**Input:**
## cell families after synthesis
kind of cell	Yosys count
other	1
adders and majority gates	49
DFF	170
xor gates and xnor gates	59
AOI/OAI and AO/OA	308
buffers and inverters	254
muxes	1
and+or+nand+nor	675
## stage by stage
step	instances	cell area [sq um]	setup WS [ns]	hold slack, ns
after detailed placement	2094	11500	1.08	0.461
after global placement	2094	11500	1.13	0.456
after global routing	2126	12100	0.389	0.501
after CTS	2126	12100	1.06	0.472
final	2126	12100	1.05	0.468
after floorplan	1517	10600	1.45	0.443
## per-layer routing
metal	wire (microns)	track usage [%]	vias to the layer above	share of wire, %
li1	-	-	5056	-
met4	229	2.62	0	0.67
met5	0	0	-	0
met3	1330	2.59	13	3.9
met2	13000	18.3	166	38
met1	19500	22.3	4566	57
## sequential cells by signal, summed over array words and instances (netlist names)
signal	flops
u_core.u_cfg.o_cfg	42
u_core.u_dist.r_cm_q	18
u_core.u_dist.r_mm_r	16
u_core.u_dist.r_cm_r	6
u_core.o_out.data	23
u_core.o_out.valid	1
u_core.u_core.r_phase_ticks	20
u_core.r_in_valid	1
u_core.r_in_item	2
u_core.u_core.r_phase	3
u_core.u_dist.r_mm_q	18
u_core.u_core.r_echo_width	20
--- config.mk ---
export PLATFORM = sky130hd
export DESIGN_NAME = lbc_mac
export DESIGN_NICKNAME = d
export VERILOG_FILES = /design/src/rtl/core/lbc_pkg.sv /design/src/rtl/core/lbc_mac.sv
export SDC_FILE = /design/constraint.sdc
export NUM_CORES = 2
export LEC_CHECK = 0
export CAP_MARGIN = 5
export CORE_MARGIN = 10
export CORE_UTILIZATION = 30
export DETAILED_ROUTE_END_ITERATION = 12
export DONT_BUFFER_PORTS = 1
export PLACE_DENSITY = 0.45
export SYNTH_ARGS = -nofsm -noshare
export SYNTH_HDL_FRONTEND = slang
export SYNTH_SLANG_ARGS = --single-unit
--- constraint.sdc ---
create_clock -name clock -period 15.4 [get_ports clock]
set_input_delay 3.08 -clock clock [delete_from_list [all_inputs] [get_ports clock]]
set_output_delay 3.08 -clock clock [all_outputs]
set_load 0.01 [all_outputs]
--- src/rtl/core/lbc_pkg.sv ---
// ----------------------------------------------------------------------------
// Line buffer convolution package
// Shared constants, types and register indexes of the streaming 2-D
// convolution block.
// ----------------------------------------------------------------------------
`default_nettype none

package lbc_pkg;

   localparam int KERNEL_DIM     = 3;
   localparam int LINE_CAP       = 1024;

   localparam int PIX_W          = 8;
   localparam int COEF_W         = 16;
   localparam int COEF_WORDS     = 4;
   localparam int COEFS_PER_WORD = 4;
   localparam int CSR_DATA_W     = 64;
   localparam int CSR_INDEX_W    = 3;
   localparam int WIDTH_W        = 11;
   localparam int HEIGHT_W       = 16;
   localparam int SHIFT_W        = 5;
   localparam int OUT_W          = 28;

   localparam int WIN_DEPTH      = KERNEL_DIM * KERNEL_DIM;
   localparam int COL_W          = $clog2(LINE_CAP + 1);
   localparam int ADDR_W         = $clog2(LINE_CAP);
   localparam int LINE_W         = (KERNEL_DIM - 1) * PIX_W;
   localparam int PROD_W         = PIX_W + 1 + COEF_W;
   localparam int ROW_W          = PROD_W + $clog2(KERNEL_DIM);
   localparam int SUM_W          = 32;

   localparam logic [WIDTH_W-1:0]  WIDTH_RESET  = 11'd1024;
   localparam logic [HEIGHT_W-1:0] HEIGHT_RESET = 16'd768;

   typedef enum logic [CSR_INDEX_W-1:0] {
      CSR_COEF_0 = 3'd0,
      CSR_COEF_1 = 3'd1,
      CSR_COEF_2 = 3'd2,
      CSR_COEF_3 = 3'd3,
      CSR_WIDTH  = 3'd4,
      CSR_HEIGHT = 3'd5,
      CSR_SHIFT  = 3'd6
   } csr_index_type;

   typedef logic [WIN_DEPTH-1:0][PIX_W-1:0]       win_type;
   typedef logic [COEF_WORDS-1:0][CSR_DATA_W-1:0] coef_set_type;

   // Valid and frame marker traveling with a window through the pipeline.
   typedef struct packed {
      logic valid;
      logic last;
   } ctrl_type;

endpackage

`default_nettype wire

--- src/rtl/core/lbc_mac.sv ---
// ----------------------------------------------------------------------------
// Convolution multiply-accumulate pipeline
// Multiplies the window by the kernel, adds rows, adds the rounding bias and
// shifts, with one register stage after each step.
// ----------------------------------------------------------------------------
`default_nettype none

module lbc_mac (
   input  wire logic                          clock,
   input  wire logic                          reset,
   input  wire lbc_pkg::ctrl_type             win_ctrl,
   input  wire lbc_pkg::win_type              win_pixels,
   output logic                               win_ready,
   input  wire lbc_pkg::coef_set_type         coef_words,
   input  wire logic [lbc_pkg::SHIFT_W-1:0]   shift_amt,
   output logic                               rsp_valid,
   input  wire logic                          rsp_ready,
   output logic signed [lbc_pkg::OUT_W-1:0]   rsp_conv_value,
   output logic                               rsp_frame_last
);

   import lbc_pkg::*;

   ctrl_type prod_ctrl_ff, row_ctrl_ff, sum_ctrl_ff, out_ctrl_ff;
   logic     prod_ready, row_ready, sum_ready, out_ready;

   logic signed [PROD_W-1:0] prod_ff [WIN_DEPTH];
   logic signed [PROD_W-1:0] prod_in [WIN_DEPTH];
   logic signed [ROW_W-1:0]  row_ff  [KERNEL_DIM];
   logic signed [ROW_W-1:0]  row_in  [KERNEL_DIM];
   logic signed [SUM_W-1:0]  sum_ff;
   logic signed [SUM_W-1:0]  sum_in;
   logic signed [SUM_W-1:0]  bias;
   logic signed [OUT_W-1:0]  out_ff;
   logic signed [SUM_W-1:0]  shifted;

   assign out_ready  = !out_ctrl_ff.valid || rsp_ready;
   assign sum_ready  = !sum_ctrl_ff.valid || out_ready;
   assign row_ready  = !row_ctrl_ff.valid || sum_ready;
   assign prod_ready = !prod_ctrl_ff.valid || row_ready;
   assign win_ready  = prod_ready;

   always_comb begin
      for (int k = 0; k < WIN_DEPTH; k++) begin
         prod_in[k] = PROD_W'($signed({1'b0, win_pixels[k]})) *
                      PROD_W'($signed(coef_words[k / COEFS_PER_WORD]
                                      [(k % COEFS_PER_WORD)*COEF_W +: COEF_W]));
      end
   end

   always_comb begin
      for (int r = 0; r < KERNEL_DIM; r++) begin
         row_in[r] = '0;
         for (int k = 0; k < KERNEL_DIM; k++) begin
            row_in[r] = row_in[r] + ROW_W'(prod_ff[r*KERNEL_DIM + k]);
         end
      end
   end

   // Rounding bias of half an output step when a shift is applied.
   always_comb begin
      bias = (shift_amt == '0) ? '0 : (SUM_W'(1) <<< (shift_amt - SHIFT_W'(1)));
      sum_in = bias;
      for (int r = 0; r < KERNEL_DIM; r++) begin
         sum_in = sum_in + SUM_W'(row_ff[r]);
      end
      shifted = sum_ff >>> shift_amt;
   end

   always_ff @(posedge clock) begin
      if (reset) begin
         prod_ctrl_ff <= '0;
         row_ctrl_ff  <= '0;
         sum_ctrl_ff  <= '0;
         out_ctrl_ff  <= '0;
      end else begin
         if (prod_ready) begin
            prod_ctrl_ff <= win_ctrl;
         end
         if (row_ready) begin
            row_ctrl_ff <= prod_ctrl_ff;
         end
         if (sum_ready) begin
            sum_ctrl_ff <= row_ctrl_ff;
         end
         if (out_ready) begin
            out_ctrl_ff <= sum_ctrl_ff;
         end
      end
   end

   always_ff @(posedge clock) begin
      if (prod_ready) begin
         prod_ff <= prod_in;
      end
      if (row_ready) begin
         row_ff <= row_in;
      end
      if (sum_ready) begin
         sum_ff <= sum_in;
      end
      if (out_ready) begin
         out_ff <= shifted[OUT_W-1:0];
      end
   end

   assign rsp_valid      = out_ctrl_ff.valid;
   assign rsp_frame_last = out_ctrl_ff.last;
   assign rsp_conv_value = out_ff;

endmodule

`default_nettype wire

**Instructions to follow:** What lines in the records contain the word "routing"? Return each one.

**Answer to the problem:**
after global routing	2126	12100	0.389	0.501
## per-layer routing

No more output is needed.